回到本节开篇的问题 – 是否拥有了海量数据就等同于自动迈进完全无人驾驶?
我们并不想急于下结论 , 毕竟数据的想象空间巨大有待深入挖掘 , 但可以肯定并和读者分享的是实践求真的道路并非一些技术文案描写的那样一蹴而就 。
数据闭环对业务产生的价值是技术持续跟踪的指标 。 以数据挖掘环节为例 , 除关注新模型在此前挖掘积累的bad case上的累计修复率外 , 测试车辆在挖掘规则固定前提下的挖掘量也是考核闭环效果的重要参考 。 我们希望看到模型迭代带动修复率攀升 , 同时规模化路测阶段同类问题的复现率持续走低 。
通过指标跟踪分析 , 能够看到数据闭环价值在一部分感知任务上呈现了明显的增长趋势 。 但也存在一部分任务进入了依靠单纯灌入数据已无法维持收益增长的阶段 , 此时研发人员需重新审视数据链条上的环节 , 从阶段Ⅲ退回到阶段Ⅱ , 回归到对标注规则的研究或新的网络结构设计这些偏基础的工作中 。

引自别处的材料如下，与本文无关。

north:
==> flow/design.v (excerpt) <==
module magnitude_wrapper(
	input aclk,
	input aresetn,
	input s_i_data_valid,
	output reg s_o_data_ready,
	input [31:0] s_i_data,
	output reg m_o_data_valid,
	input m_i_data_ready,
	output reg [31:0] m_o_data
    );
==> flow/config.mk <==
export PLATFORM = sky130hd
export DESIGN_NAME = magnitude_wrapper
export DESIGN_NICKNAME = magnitude_wrapper
export VERILOG_FILES = /design/flow/design.v
export SDC_FILE = /design/flow/constraint.sdc
export NUM_CORES = 4
export LEC_CHECK = 0
export ABC_AREA = 1
export CAP_MARGIN = 20
export CORE_ASPECT_RATIO = 1.45
export CORE_MARGIN = 2
export CORE_UTILIZATION = 72
export CTS_CLUSTER_DIAMETER = 305
export CTS_CLUSTER_SIZE = 99
export SLEW_MARGIN = 20
export TNS_END_PERCENT = 15
==> flow/constraint.sdc <==
create_clock -name core_clock -period 4.54 [get_ports {aclk}]
set_input_delay 0.9080 -clock core_clock [delete_from_list [all_inputs] [get_ports {aclk}]]
set_output_delay 0.9080 -clock core_clock [all_outputs]
set_load 0.01 [all_outputs]
run.sh (not shown) runs the stock make flow with config.mk's settings and CLKGATE_MAP_FILE=.
The flow for north finished, though final verification flagged negative setup slack.
[inputs] south vs north
Settings: a change of CAP_MARGIN from 20 to 15; a change of CTS_CLUSTER_DIAMETER from 305 to 209; a deleted TNS_END_PERCENT that had been 15; a deleted CORE_ASPECT_RATIO that had been 1.45; a change of CTS_CLUSTER_SIZE from 99 to 34.
Results
- south did not finish; the tool stopped in global routing with error GRT-0232.
- In north the implementation completed, yet the final layout does not meet the checks, the culprit being negative setup slack.
- Total cell area at the placement stage of north is on par with south.
- Post-synthesis sequential element count: north vs south identical
- south vs. north: synthesized cell count comparable; die size comparable; initial standard-cell utilization of the core now smaller; post-synthesis average cell area comparable.
- Summary of south over north: area of the core rose 0.51%, placer congestion estimate fell 0.074.

========
## build 85
magnitude_wrapper again, from the RTL that the note above started with.
Settings: LEC_CHECK=0, CAP_MARGIN=30, CORE_ASPECT_RATIO=0.91, CORE_MARGIN=2, CORE_UTILIZATION=72, CTS_CLUSTER_SIZE=22, PLACE_DENSITY_LB_ADDON=0.04, SETUP_SLACK_MARGIN=-0.36, SLEW_MARGIN=20; clock period 14.1 ns.
Inputs modified between build 85 and build 86:
- CORE_ASPECT_RATIO removed (was 0.91)
- PLACE_DENSITY_LB_ADDON removed (was 0.04)
- CTS_CLUSTER_SIZE changed from 22 to 34
- SETUP_SLACK_MARGIN removed (was -0.36)
- CAP_MARGIN changed from 30 to 20
- the clock period (ns, I/O delays scaled along) changed from 14.1 to 6.18
Notes after the runs:
Although it ran to completion, build 86 produced a layout that fails the final checks because of setup timing. Taking build 85 as the reference, in build 86 non-clock buffer count shows an increase of 420%, final design instance area without fill shows an increase of about 17%, proportion of cell area spent on the clock network shows a reduction of 0.16 points. From build 85 to build 86 the numbers moved as follows: final cell utilization of the core increased by 14 points relative to the old numbers, global-route wire length before repair moved up, final worst-path setup slack decreased by 7.76 ns relative to the old numbers. Build 86 falls short of build 85 in register-to-register slack. Against build 85, build 86 comes in about 2% higher on maximum operating frequency.
diff inputs: build 86 => build 93
- a change of CORE_UTILIZATION from 72 to 40
- a deleted CTS_CLUSTER_SIZE that had been 34
- a change of the clock period (ns, I/O delays scaled along) from 6.18 to 8.17
[summary]
The flow did not stop early for build 93: all stages ran, and the layout cleared the timing, design-rule and antenna checks.
Highest signal layer in the routed design = met5: build 86; highest signal layer in the routed design = met4: build 93
Build 93: count of buffer and inverter cells on the critical path lower than build 86
Looking at endpoint of the most critical setup path, the o_data_temp[31]$_DFFE_PP_ result is from build 86; the o_data_temp[30]$_DFFE_PP_ one comes from build 93.
Build 93 against build 86: fraction of registers with async set or reset after synthesis flat.
Edits applied to the flow inputs when going from build 93 to build 40:
- putting CTS_CLUSTER_SIZE at 76 where nothing was set
- swapping 40 for 72 in CORE_UTILIZATION
- putting ABC_AREA at 1 where nothing was set
- putting PLACE_DENSITY_LB_ADDON at 0.28 where nothing was set
- swapping 8.17 for 6.46 in the clock period (ns, I/O delays scaled along)
Findings:
Build 40: all stages done; final checks FAILED (setup timing). [build 40] proportion of cell area occupied by multi-input gates fell 4.5 points relative to build 93. When build 40 is set beside build 93, its number of cells in Yosys stat turns out to be 440 larger. [build 40] final standard cell count with taps included and fillers excluded rose 331 relative to build 93. Against build 93, build 40 comes in about 15% higher on post-layout instance area. The number of buffer and inverter stages on the critical path of build 40 is higher than that of build 93. Number of tapcells down 43% in build 40 wrt build 93. Build 93 -> build 40: buffer count excluding the clock tree in the final layout increased by more than 100%.
Edits applied to the flow inputs when going from build 40 to build 2:
- an added GPL_ROUTABILITY_DRIVEN of 0
- an added SETUP_SLACK_MARGIN of 1.85
- a change of PLACE_DENSITY_LB_ADDON from 0.28 to 0.01
--- outcome ---
From the logs: build 2 reached the end of the flow and failed the layout checks with setup timing.
Wire length of the first global-routing pass in build 2 vs build 40: down about 3.4%
In the metrics for build 40 and build 2, the one carrying the lower arrival time of the worst setup path is build 2.
Final period utilization: build 40 and build 2 compared, higher one is build 40
Required arrival time at the worst endpoint essentially unchanged between build 2 and build 40.
Build 2: worst slew margin relative to its limit 9.7 points above build 40
The lower sum of negative setup slack of build 40 and build 2 is in build 40.
[build 2] cell area after layout rose 1.2% relative to build 40
Comparing build 40 against build 2, there is no change at all in synthesized cell count.
Routed length on met3 ended up 26% lower on build 2 than on build 40.

========
Setup of before:
The RTL this note starts from:
==> flow/design.v <==
`timescale 1ns / 1ps
module magnitude_wrapper(
	input aclk,
	input aresetn,
	input s_i_data_valid,
	output reg s_o_data_ready,
	input [31:0] s_i_data,
	output reg m_o_data_valid,
	input m_i_data_ready,
	output reg [31:0] m_o_data
    );
	reg [31:0] o_data_temp;
	reg [15:0] data_real;
	reg [15:0] data_imag;
	reg start_calc;
	reg ack_calc;
	wire [15:0] in_real = s_i_data[15:0];
	wire [15:0] in_imag = s_i_data[31:16];
	always @ (posedge aclk)
		begin
			if (aresetn == 0) begin
				s_o_data_ready <= 1'b0;
				start_calc <= 1'b0;
			end
			if (ack_calc == 1'b1) begin
				start_calc <= 0;
			end
			if ( (s_i_data_valid == 1'b1) && (ack_calc == 0)) begin
				if (in_real[15] == 1'b1)
					data_real <= ~in_real + 16'd1;
				else
					data_real <= in_real;
				if (in_imag[15] == 1'b1)
					data_imag <= ~in_imag + 16'd1;
				else
					data_imag <= in_imag;
				s_o_data_ready <= 1;
				start_calc <= 1'b1;
			end
		end
	always @ (posedge aclk)
		begin
			if (aresetn == 0) begin
				ack_calc <= 0;
			end
			if (start_calc == 1'b1) begin
				ack_calc <= 1;
				o_data_temp <= data_real*data_real + data_imag*data_imag;
			end
			else begin
				ack_calc <= 0;
			end
		end
	always @ (posedge aclk)
		begin
			if (aresetn == 0) begin
				m_o_data_valid <= 1'b0;
			end
			if (m_i_data_ready == 1'b1) begin
				if (ack_calc == 0) begin
					m_o_data_valid <= 1'b0;
				end
				else begin
					m_o_data_valid <= 1'b1;
					m_o_data <= o_data_temp;
				end
			end
		end
endmodule
clock: 5.28 ns
lec_check: 0
cap_margin: 20
core_margin: 2
core_utilization: 59
slew_margin: 20
To summarise before: no stage aborted, but the layout did not pass its checks, failing on negative setup slack.
The inputs of after differ from those of before as listed below.
- setting SETUP_SLACK_MARGIN to -0.36 for the first time
- changing CORE_UTILIZATION from 59 to 22
- changing CAP_MARGIN from 20 to 30
- changing the clock period (ns, I/O delays scaled along) from 5.28 to 11.4
[summary]
after: all stages complete, timing, DRC and antenna checks passed. Higher fraction of the cycle the final worst path needs among after and before: before. Cmp after vs before: fraction of area in multi-input gates higher in after. after vs. before: first-iteration DRC count picked up an extra 67; worst hold margin moved up. The run showing the greater final cell count is after. after vs before: pre-placement core utilization down. Compared with before, in after global-route usage over all layers saw a decrease, setup slack went up.

========
// magnitude_wrapper: RTL as listed in full above, without the edits since
make LEC_CHECK=0 ABC_AREA=1 CAP_MARGIN=20 CORE_MARGIN=2 CORE_UTILIZATION=72 CTS_CLUSTER_DIAMETER=336 CTS_CLUSTER_SIZE=99 SETUP_SLACK_MARGIN=1.3 SLEW_MARGIN=20 TNS_END_PERCENT=15 finish   # period 5.27 ns
The starting point finished with negative setup slack left.
Next try:
ABC_AREA = default   (was 1)
CORE_UTILIZATION = 68   (was 72)
CTS_CLUSTER_DIAMETER = default   (was 336)
CTS_CLUSTER_SIZE = default   (was 99)
SETUP_SLACK_MARGIN = default   (was 1.3)
TNS_END_PERCENT = default   (was 15)
clock period = 11.6 ns   (was 5.27 ns; I/O delays follow)
Result: The new run completed with no timing, DRC or antenna violations; core utilization is lower by 17 points; non-clock buffer count is lower by 317.
Next try:
CORE_UTILIZATION = 35   (was 68)
CTS_CLUSTER_DIAMETER = 32   (was default)
clock period = 10.0 ns   (was 11.6 ns; I/O delays follow)
After rerunning:
- The changed run ran to the end with no violations
- worst setup slack loses 1.6 ns
- utilization drops by 35 points
- cell count climbs by about a fifth
- routed wire length climbs by a few percent
Next try:
ABC_AREA = 1   (was default)
CORE_ASPECT_RATIO = 1.86   (was default)
CORE_MARGIN = 7   (was 2)
CORE_UTILIZATION = 69   (was 35)
CTS_CLUSTER_DIAMETER = 310   (was 32)
CTS_CLUSTER_SIZE = 100   (was default)
HOLD_SLACK_MARGIN = 0.06   (was default)
PLACE_DENSITY_LB_ADDON = 0.3   (was default)
SLEW_MARGIN = 25   (was 20)
TNS_END_PERCENT = 5   (was default)
After rerunning: Fmax went up by 15%; synthesized area went up by about 5.5%; flip-flop count stays the same; design area went up by 2.6%; final cell count went up by about 3%; non-clock buffer count is unchanged.
Next try:
ABC_AREA = default   (was 1)
CELL_PAD_IN_SITES_GLOBAL_PLACEMENT = 1   (was default)
CORE_ASPECT_RATIO = default   (was 1.86)
CORE_UTILIZATION = 35   (was 69)
CTS_CLUSTER_DIAMETER = 228   (was 310)
CTS_CLUSTER_SIZE = 61   (was 100)
GPL_TIMING_DRIVEN = 0   (was default)
HOLD_SLACK_MARGIN = default   (was 0.06)
MAX_ROUTING_LAYER = met4   (was default)
PLACE_DENSITY_LB_ADDON = 0.27   (was 0.3)
SETUP_SLACK_MARGIN = 1.86   (was default)
SLEW_MARGIN = 20   (was 25)
TNS_END_PERCENT = default   (was 5)
What happened: Hold slack is about the same; via count shrinks by 15%; maximum frequency shrinks by 10%; worst setup slack loses 0.82 ns; sequential cell count stays the same; area after synthesis is lower by 5.2%; design area is lower by 0.54%; global-route usage fell by 15 points.
Next try:
CELL_PAD_IN_SITES_GLOBAL_PLACEMENT = default   (was 1)
CORE_MARGIN = 2   (was 7)
CORE_UTILIZATION = 58   (was 35)
CTS_CLUSTER_DIAMETER = default   (was 228)
CTS_CLUSTER_SIZE = default   (was 61)
GPL_TIMING_DRIVEN = default   (was 0)
MAX_ROUTING_LAYER = default   (was met4)
PLACE_DENSITY_LB_ADDON = default   (was 0.27)
SETUP_SLACK_MARGIN = default   (was 1.86)
clock period = 4.54 ns   (was 10.0 ns; I/O delays follow)
Result:
- With this change the flow ran to the end with violations: negative setup slack
- final area came out higher by about 13%
- worst hold slack loses 0.048 ns
- clock skew hardly moves

========
## run 1
Starts from the design.v that is shown in full above.
export LEC_CHECK = 0
export CAP_MARGIN = 20
export CORE_ASPECT_RATIO = 1.32
export CORE_MARGIN = 9
export CORE_UTILIZATION = 17
export CTS_CLUSTER_DIAMETER = 45
export CTS_CLUSTER_SIZE = 35
export GPL_ROUTABILITY_DRIVEN = 0
export GPL_TIMING_DRIVEN = 1
export MAX_ROUTING_LAYER = met4
export MIN_ROUTING_LAYER = met2
export SLEW_MARGIN = 20
export TNS_END_PERCENT = 70
create_clock -name core_clock -period 11.2 [get_ports {aclk}]
#### Input delta (run 2 over run 1)
Settings: clearing CTS_CLUSTER_DIAMETER, which used to be 45; clearing MIN_ROUTING_LAYER, which used to be met2; clearing TNS_END_PERCENT, which used to be 70; clearing CTS_CLUSTER_SIZE, which used to be 35; swapping 17 for 40 in CORE_UTILIZATION; clearing CORE_ASPECT_RATIO, which used to be 1.32; clearing GPL_TIMING_DRIVEN, which used to be 1; clearing MAX_ROUTING_LAYER, which used to be met4; swapping 9 for 2 in CORE_MARGIN; clearing GPL_ROUTABILITY_DRIVEN, which used to be 0; swapping 11.2 for 10.0 in the clock period (ns, I/O delays scaled along).
[summary]
- Post-route fraction of the period consumed by the critical path delta for run 2 relative to run 1: 7.2 points higher
- When run 2 is set beside run 1, its synthesis-to-finish area growth turns out to be 5.9 points smaller.
- Compared with run 1, run 2 shows a higher sequential share of layout area.
- Run 1 -> run 2: wire length on met3 decreased by more than half
- Against run 1, run 2 reports a final area that is lower.
- In the flow results for run 2 and run 1, the utilization is smaller on run 1.
- Run 2 vs run 1, setup slack went down by 1.04 ns.
- Between run 1 and run 2, pre-placement core utilization increased.
- Taking run 2 as 1.0, run 1 lands at 1.2 on detailed-route wire length.
- A beginning of the critical path of data_real[4] is what run 1 shows, while data_real[11] belongs to run 2.
- On run 2: global-route usage is 4.9 points higher than what run 1 gave.
Edits applied to the flow inputs when going from run 2 to run 3:
Settings: CTS_CLUSTER_DIAMETER now 228, previously not set; CORE_UTILIZATION now 35, was 40; PLACE_DENSITY_LB_ADDON now 0.27, previously not set; GPL_TIMING_DRIVEN now 0, previously not set; CELL_PAD_IN_SITES_GLOBAL_PLACEMENT now 1, previously not set; CTS_CLUSTER_SIZE now 61, previously not set; SETUP_SLACK_MARGIN now 0.67, previously not set; MAX_ROUTING_LAYER now met4, previously not set.
--- outcome ---
Routed wire length (run 3 over run 2): increase, 13%
Run 3 vs run 2: via count up by a few percent
Diff run 2 -> run 3: utilization after layout shrank by 5.1 points, last weighted congestion value of the routability-driven placer rose about 4%, shortest period the worst path allows saw an increase.
Tap cell instance count delta for run 3 relative to run 2: about 15% higher
Modified inputs, run 4 compared to run 3
Settings: a deleted MAX_ROUTING_LAYER that had been met4; an added HOLD_SLACK_MARGIN of -0.06; a change of SLEW_MARGIN from 20 to 25; a deleted GPL_TIMING_DRIVEN that had been 0; an added ABC_AREA of 1; a deleted SETUP_SLACK_MARGIN that had been 0.67; a change of CORE_UTILIZATION from 35 to 38; a deleted CELL_PAD_IN_SITES_GLOBAL_PLACEMENT that had been 1; a change of CTS_CLUSTER_SIZE from 61 to 53; a deleted PLACE_DENSITY_LB_ADDON that had been 0.27; a change of CTS_CLUSTER_DIAMETER from 228 to 393.
## What came out
Run 4 ran to completion and came out clean on the timing, design-rule and antenna checks. Fill cell total of the finished layout, run 3 and run 4, higher one = run 3. The total met3 wirelength after detailed routing reported for run 4 is greater than that of run 3 by 20%. The flip-flop and latch share of the layout cell area of run 4 is lower than that of run 3. Re count of plain and timing-repair buffers: run 4 is 39% down on run 3. Diff run 3 -> run 4 | worst setup slack | increase of 1.08 ns. Compared with run 3, in run 4 initial antenna violation count shrank by 4, global-route usage held steady.
Inputs modified between run 4 and run 5:
Settings: clearing CTS_CLUSTER_DIAMETER, which used to be 393; clearing CTS_CLUSTER_SIZE, which used to be 53; clearing HOLD_SLACK_MARGIN, which used to be -0.06; swapping 38 for 72 in CORE_UTILIZATION; swapping 25 for 20 in SLEW_MARGIN; swapping 10.0 for 11.6 in the clock period (ns, I/O delays scaled along).
[summary]
Worst slew margin relative to its limit: run 5 better than run 4
Run 5: full flow OK, the timing, design-rule and antenna checks passed
Cell area | run 5 vs run 4 | run 5 smaller
Taking run 4 as the reference point, the number of fillers in the final layout of run 5 falls by 3158.
Between run 5 and run 4, the fraction of area in registers is lower for run 4.
For the worst hold slack after final layout, run 5 came in 0.0036 ns higher than run 4 did.
Delta (run 5 minus run 4): critical path depth lost about 13%; met3 global-route usage picked up an extra 1.3 points; final period demand of the worst path lost 0.088 ns.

相信如何有效获取数据并将之转化成可被感知的驾驶能力会是伴随Apollo Lite成长的长期技术问题 , 需要技术团队沉下心来通过实践逐步打通这条数据通路 。
04 结尾与展望再先进的技术长时间脱离产品和用户也是孤立的 , 在领航辅助驾驶产品竞争白热化的今天 , 百度将Apollo Lite视觉感知技术从L4应用降维至L2+级领航辅助驾驶 , 打造覆盖“泊车域+行车域”的城市全场景智能驾驶一体化解决方案 - Apollo智驾产品ANP(Apollo Navigation Pilot) 。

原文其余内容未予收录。